Data for this exercise START
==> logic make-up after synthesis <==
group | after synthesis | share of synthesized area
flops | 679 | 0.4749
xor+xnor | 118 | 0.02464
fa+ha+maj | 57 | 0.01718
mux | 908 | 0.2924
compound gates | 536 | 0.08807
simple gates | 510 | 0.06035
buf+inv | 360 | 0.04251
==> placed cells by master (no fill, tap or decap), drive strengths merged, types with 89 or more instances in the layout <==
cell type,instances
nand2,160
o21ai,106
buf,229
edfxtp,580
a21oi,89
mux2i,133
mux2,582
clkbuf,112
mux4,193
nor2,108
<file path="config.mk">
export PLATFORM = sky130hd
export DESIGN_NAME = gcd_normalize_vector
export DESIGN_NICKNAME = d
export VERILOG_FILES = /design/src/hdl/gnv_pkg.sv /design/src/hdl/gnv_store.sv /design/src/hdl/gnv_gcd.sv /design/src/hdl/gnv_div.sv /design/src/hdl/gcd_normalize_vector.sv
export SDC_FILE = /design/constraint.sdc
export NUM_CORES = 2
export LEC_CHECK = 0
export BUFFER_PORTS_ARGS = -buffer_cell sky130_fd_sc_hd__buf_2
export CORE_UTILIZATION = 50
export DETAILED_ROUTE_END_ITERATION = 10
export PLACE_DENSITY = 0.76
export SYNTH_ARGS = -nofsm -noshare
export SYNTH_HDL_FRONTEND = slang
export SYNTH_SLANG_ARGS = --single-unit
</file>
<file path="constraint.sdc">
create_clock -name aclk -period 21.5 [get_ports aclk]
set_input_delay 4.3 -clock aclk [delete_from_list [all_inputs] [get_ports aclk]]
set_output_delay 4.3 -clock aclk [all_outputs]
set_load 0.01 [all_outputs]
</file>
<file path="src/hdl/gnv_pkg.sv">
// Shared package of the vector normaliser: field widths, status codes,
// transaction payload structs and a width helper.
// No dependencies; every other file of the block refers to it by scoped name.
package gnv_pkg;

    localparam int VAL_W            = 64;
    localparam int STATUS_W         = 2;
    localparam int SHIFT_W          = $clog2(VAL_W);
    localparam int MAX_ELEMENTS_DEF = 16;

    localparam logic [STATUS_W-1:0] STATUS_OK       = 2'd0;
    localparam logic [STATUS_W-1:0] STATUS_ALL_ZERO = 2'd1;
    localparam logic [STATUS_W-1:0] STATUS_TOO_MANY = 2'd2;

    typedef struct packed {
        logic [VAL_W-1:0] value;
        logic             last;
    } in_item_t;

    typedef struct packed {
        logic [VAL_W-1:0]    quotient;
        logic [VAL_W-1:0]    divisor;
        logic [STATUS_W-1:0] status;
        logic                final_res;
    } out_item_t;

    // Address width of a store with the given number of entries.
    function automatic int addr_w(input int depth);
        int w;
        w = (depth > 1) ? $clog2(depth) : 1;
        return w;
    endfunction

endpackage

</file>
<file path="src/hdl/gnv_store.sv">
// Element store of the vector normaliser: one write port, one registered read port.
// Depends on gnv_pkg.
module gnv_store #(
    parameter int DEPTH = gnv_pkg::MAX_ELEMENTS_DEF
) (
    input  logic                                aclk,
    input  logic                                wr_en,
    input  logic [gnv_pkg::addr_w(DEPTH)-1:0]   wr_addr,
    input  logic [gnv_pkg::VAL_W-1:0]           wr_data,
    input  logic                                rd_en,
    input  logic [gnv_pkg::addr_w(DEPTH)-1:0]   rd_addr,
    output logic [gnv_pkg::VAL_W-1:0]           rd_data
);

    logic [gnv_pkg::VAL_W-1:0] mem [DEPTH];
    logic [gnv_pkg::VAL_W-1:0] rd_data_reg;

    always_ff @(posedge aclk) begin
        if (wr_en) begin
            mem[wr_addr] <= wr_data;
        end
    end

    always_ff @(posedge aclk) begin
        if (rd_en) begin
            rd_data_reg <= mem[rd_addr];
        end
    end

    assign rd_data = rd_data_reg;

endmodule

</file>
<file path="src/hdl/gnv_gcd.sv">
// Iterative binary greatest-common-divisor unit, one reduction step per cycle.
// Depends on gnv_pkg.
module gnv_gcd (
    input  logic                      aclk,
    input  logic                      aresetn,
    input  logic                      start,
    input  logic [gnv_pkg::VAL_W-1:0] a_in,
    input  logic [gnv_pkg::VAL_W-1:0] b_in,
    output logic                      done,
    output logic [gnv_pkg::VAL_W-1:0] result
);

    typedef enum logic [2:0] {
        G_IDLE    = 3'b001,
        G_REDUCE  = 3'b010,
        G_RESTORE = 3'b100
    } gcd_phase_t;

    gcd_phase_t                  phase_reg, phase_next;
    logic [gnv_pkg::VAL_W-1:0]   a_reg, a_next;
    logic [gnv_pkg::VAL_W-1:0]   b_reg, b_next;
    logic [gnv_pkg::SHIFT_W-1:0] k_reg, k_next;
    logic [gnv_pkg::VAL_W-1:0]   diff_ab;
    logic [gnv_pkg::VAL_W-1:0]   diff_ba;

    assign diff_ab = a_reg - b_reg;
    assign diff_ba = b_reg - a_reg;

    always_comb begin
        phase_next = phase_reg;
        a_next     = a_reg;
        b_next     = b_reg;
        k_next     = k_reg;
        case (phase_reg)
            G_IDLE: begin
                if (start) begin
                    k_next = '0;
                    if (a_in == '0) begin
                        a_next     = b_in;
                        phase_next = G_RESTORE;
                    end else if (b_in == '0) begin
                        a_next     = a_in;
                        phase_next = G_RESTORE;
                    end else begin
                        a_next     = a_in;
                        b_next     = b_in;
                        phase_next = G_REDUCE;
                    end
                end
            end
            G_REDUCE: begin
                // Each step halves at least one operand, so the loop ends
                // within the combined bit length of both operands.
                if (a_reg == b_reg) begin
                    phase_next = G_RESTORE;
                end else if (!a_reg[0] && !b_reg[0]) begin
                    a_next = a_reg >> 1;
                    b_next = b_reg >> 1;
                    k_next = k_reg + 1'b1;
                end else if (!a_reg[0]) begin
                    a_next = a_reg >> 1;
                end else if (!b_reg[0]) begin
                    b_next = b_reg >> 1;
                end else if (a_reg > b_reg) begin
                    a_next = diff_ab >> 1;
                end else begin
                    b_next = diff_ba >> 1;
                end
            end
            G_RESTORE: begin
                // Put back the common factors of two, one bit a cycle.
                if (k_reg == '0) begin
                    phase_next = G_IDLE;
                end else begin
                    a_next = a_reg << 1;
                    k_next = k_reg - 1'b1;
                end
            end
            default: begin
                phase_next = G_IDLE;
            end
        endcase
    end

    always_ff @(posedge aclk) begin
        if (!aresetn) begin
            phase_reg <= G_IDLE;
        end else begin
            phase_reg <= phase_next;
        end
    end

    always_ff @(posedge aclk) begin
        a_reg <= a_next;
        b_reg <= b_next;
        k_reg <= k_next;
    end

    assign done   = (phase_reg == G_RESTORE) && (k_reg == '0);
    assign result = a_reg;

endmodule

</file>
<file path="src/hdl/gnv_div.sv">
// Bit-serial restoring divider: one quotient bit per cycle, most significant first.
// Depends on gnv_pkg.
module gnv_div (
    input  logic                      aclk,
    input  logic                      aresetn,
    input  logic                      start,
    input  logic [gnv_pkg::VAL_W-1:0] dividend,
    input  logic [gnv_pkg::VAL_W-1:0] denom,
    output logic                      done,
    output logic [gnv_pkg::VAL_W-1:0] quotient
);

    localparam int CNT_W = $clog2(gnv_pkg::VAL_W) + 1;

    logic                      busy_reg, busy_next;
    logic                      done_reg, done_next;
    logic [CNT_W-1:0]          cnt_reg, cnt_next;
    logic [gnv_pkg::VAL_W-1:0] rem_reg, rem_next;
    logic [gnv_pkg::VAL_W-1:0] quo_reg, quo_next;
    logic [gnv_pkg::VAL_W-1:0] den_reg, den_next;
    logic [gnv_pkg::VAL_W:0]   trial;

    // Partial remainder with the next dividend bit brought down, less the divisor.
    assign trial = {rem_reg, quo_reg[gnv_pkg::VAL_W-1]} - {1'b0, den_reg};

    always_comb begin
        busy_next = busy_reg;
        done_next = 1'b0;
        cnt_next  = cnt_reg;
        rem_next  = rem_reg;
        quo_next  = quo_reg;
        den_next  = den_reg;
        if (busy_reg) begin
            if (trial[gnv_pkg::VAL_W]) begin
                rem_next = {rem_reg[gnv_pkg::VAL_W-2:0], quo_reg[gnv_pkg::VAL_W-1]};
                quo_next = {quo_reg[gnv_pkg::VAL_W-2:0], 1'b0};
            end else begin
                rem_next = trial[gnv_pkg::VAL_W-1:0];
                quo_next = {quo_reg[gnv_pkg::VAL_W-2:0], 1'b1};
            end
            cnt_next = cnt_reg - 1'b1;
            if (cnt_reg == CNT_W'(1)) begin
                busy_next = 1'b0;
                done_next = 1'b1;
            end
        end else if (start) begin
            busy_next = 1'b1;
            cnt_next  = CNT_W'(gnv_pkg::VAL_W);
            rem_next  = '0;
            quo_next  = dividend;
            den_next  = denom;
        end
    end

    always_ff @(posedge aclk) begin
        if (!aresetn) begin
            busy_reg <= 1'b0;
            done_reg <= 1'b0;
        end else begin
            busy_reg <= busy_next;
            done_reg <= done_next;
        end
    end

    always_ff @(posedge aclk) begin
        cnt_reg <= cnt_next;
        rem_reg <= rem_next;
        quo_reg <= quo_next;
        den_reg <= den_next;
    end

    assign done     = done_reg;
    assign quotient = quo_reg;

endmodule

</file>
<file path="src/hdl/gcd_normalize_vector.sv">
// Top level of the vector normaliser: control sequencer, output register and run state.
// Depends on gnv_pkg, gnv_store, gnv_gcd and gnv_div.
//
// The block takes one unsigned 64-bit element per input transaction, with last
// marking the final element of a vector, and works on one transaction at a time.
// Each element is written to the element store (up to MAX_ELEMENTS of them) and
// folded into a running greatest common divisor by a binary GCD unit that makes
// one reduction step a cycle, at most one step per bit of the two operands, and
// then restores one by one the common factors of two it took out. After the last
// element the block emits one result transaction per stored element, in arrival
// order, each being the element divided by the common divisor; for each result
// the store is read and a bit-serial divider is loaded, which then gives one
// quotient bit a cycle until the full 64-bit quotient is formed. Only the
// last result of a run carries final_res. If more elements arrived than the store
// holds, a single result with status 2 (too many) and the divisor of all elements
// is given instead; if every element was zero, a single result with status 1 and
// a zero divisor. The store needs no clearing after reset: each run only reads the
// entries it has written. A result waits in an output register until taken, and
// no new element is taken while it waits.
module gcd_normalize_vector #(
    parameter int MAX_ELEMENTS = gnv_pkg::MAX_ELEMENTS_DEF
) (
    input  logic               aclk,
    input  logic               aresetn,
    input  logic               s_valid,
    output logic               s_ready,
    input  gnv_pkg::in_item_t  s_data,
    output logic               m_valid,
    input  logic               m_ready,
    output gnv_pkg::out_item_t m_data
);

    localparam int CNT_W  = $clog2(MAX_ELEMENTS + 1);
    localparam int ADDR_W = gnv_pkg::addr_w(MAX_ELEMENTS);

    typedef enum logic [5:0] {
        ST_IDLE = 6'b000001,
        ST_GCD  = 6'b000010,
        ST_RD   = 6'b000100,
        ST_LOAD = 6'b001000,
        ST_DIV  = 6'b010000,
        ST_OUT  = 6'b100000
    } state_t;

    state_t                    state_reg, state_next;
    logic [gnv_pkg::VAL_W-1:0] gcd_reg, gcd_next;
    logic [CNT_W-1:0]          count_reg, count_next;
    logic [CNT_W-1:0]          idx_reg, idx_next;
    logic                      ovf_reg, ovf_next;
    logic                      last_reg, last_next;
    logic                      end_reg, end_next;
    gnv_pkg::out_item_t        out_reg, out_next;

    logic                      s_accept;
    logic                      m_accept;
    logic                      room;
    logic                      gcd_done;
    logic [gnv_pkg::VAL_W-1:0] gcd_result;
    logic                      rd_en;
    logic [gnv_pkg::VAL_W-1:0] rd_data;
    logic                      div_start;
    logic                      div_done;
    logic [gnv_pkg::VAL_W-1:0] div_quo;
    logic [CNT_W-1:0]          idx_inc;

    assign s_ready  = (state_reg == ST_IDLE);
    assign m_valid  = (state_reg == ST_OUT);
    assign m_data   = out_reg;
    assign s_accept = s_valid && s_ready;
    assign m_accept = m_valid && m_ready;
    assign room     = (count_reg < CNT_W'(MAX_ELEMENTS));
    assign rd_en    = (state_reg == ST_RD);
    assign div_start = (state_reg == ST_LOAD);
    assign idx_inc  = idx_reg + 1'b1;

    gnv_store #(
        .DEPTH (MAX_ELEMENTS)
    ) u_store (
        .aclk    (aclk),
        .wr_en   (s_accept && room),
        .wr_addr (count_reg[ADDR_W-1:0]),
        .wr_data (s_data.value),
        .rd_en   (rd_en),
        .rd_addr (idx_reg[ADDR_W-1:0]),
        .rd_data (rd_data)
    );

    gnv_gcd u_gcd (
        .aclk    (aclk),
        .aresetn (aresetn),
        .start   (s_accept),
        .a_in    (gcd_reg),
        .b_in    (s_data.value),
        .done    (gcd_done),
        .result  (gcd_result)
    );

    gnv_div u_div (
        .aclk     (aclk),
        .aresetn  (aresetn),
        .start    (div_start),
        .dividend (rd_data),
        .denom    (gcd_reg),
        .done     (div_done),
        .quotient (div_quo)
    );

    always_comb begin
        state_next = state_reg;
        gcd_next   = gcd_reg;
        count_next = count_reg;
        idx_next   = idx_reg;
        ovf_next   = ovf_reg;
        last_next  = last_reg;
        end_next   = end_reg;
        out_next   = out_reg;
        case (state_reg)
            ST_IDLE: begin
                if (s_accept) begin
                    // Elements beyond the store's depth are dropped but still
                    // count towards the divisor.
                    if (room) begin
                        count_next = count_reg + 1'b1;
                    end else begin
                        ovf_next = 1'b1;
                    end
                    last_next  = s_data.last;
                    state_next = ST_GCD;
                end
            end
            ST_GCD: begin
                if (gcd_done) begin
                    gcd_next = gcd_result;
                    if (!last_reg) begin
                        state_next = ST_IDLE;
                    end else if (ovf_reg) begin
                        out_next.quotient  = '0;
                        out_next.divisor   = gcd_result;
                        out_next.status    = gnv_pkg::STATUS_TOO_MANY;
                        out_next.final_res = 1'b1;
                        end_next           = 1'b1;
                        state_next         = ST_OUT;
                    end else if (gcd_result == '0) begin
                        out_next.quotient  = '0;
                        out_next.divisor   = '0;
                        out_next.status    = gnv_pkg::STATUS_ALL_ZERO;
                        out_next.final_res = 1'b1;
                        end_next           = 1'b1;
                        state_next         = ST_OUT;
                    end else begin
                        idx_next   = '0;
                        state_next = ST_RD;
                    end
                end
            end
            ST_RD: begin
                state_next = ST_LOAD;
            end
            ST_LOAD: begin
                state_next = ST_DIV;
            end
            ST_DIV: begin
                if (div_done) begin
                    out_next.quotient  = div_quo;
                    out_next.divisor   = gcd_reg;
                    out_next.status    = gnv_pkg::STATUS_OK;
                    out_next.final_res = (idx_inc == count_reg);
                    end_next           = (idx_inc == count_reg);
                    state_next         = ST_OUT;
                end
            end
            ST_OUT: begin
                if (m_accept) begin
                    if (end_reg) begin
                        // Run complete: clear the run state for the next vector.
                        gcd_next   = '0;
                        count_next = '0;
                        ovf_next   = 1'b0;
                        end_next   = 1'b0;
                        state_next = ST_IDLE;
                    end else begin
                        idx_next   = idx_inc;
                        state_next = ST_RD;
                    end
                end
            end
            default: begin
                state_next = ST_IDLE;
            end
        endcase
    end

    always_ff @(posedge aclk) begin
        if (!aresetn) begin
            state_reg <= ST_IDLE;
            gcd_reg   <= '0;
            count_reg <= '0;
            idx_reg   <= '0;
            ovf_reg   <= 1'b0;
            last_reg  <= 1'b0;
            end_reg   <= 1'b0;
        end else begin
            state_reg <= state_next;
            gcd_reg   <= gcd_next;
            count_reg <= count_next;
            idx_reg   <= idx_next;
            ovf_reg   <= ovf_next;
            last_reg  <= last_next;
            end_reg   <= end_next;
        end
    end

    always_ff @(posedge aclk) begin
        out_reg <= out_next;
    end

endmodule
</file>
Data for this exercise END
• **What is expected**
Return all lines in the data that include the word "common".

• **Task response**
// Iterative binary greatest-common-divisor unit, one reduction step per cycle.
                // Put back the common factors of two, one bit a cycle.
// folded into a running greatest common divisor by a binary GCD unit that makes
// then restores one by one the common factors of two it took out. After the last
// order, each being the element divided by the common divisor; for each result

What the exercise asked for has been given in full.